▶ **Material provided**

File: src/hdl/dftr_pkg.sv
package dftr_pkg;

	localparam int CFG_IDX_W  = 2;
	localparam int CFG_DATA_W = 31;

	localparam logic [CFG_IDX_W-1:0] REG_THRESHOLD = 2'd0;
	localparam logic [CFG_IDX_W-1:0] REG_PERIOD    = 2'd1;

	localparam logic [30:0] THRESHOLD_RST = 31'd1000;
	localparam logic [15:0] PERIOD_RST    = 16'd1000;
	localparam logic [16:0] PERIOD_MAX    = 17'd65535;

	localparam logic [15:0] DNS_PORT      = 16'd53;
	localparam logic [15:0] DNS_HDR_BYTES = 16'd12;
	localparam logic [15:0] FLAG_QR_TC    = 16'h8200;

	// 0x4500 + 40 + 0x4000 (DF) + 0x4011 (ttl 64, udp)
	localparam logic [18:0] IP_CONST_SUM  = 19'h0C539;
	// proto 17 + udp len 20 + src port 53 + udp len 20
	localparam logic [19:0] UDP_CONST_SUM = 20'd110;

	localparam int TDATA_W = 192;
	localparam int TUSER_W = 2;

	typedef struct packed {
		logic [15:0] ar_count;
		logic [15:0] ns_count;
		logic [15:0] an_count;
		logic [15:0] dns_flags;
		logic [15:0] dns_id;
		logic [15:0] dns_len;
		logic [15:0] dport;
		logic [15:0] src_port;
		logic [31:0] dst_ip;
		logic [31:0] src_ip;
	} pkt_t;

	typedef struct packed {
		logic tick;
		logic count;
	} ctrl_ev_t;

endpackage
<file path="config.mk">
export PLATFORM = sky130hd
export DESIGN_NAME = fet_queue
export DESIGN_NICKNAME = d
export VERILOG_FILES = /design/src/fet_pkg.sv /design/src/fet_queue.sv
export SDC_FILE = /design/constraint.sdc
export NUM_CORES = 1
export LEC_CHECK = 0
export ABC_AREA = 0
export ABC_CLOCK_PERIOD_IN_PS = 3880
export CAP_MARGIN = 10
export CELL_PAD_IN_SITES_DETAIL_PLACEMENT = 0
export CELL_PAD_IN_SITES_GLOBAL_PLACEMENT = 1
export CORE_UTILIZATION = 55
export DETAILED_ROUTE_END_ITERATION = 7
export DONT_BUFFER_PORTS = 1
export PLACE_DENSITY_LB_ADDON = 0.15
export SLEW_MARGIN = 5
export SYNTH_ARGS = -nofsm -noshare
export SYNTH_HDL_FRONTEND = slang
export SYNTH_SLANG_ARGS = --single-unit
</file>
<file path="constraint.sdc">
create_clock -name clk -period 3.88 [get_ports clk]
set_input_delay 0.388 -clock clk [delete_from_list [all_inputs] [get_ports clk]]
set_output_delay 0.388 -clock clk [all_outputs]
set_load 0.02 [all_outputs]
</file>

▶ **Description of the task**
Return only the lines above that run from the opening line through the line containing "logic [15:0] dport;", exactly as written.

▶ **Expected answer**
File: src/hdl/dftr_pkg.sv
package dftr_pkg;

	localparam int CFG_IDX_W  = 2;
	localparam int CFG_DATA_W = 31;

	localparam logic [CFG_IDX_W-1:0] REG_THRESHOLD = 2'd0;
	localparam logic [CFG_IDX_W-1:0] REG_PERIOD    = 2'd1;

	localparam logic [30:0] THRESHOLD_RST = 31'd1000;
	localparam logic [15:0] PERIOD_RST    = 16'd1000;
	localparam logic [16:0] PERIOD_MAX    = 17'd65535;

	localparam logic [15:0] DNS_PORT      = 16'd53;
	localparam logic [15:0] DNS_HDR_BYTES = 16'd12;
	localparam logic [15:0] FLAG_QR_TC    = 16'h8200;

	// 0x4500 + 40 + 0x4000 (DF) + 0x4011 (ttl 64, udp)
	localparam logic [18:0] IP_CONST_SUM  = 19'h0C539;
	// proto 17 + udp len 20 + src port 53 + udp len 20
	localparam logic [19:0] UDP_CONST_SUM = 20'd110;

	localparam int TDATA_W = 192;
	localparam int TUSER_W = 2;

	typedef struct packed {
		logic [15:0] ar_count;
		logic [15:0] ns_count;
		logic [15:0] an_count;
		logic [15:0] dns_flags;
		logic [15:0] dns_id;
		logic [15:0] dns_len;
		logic [15:0] dport;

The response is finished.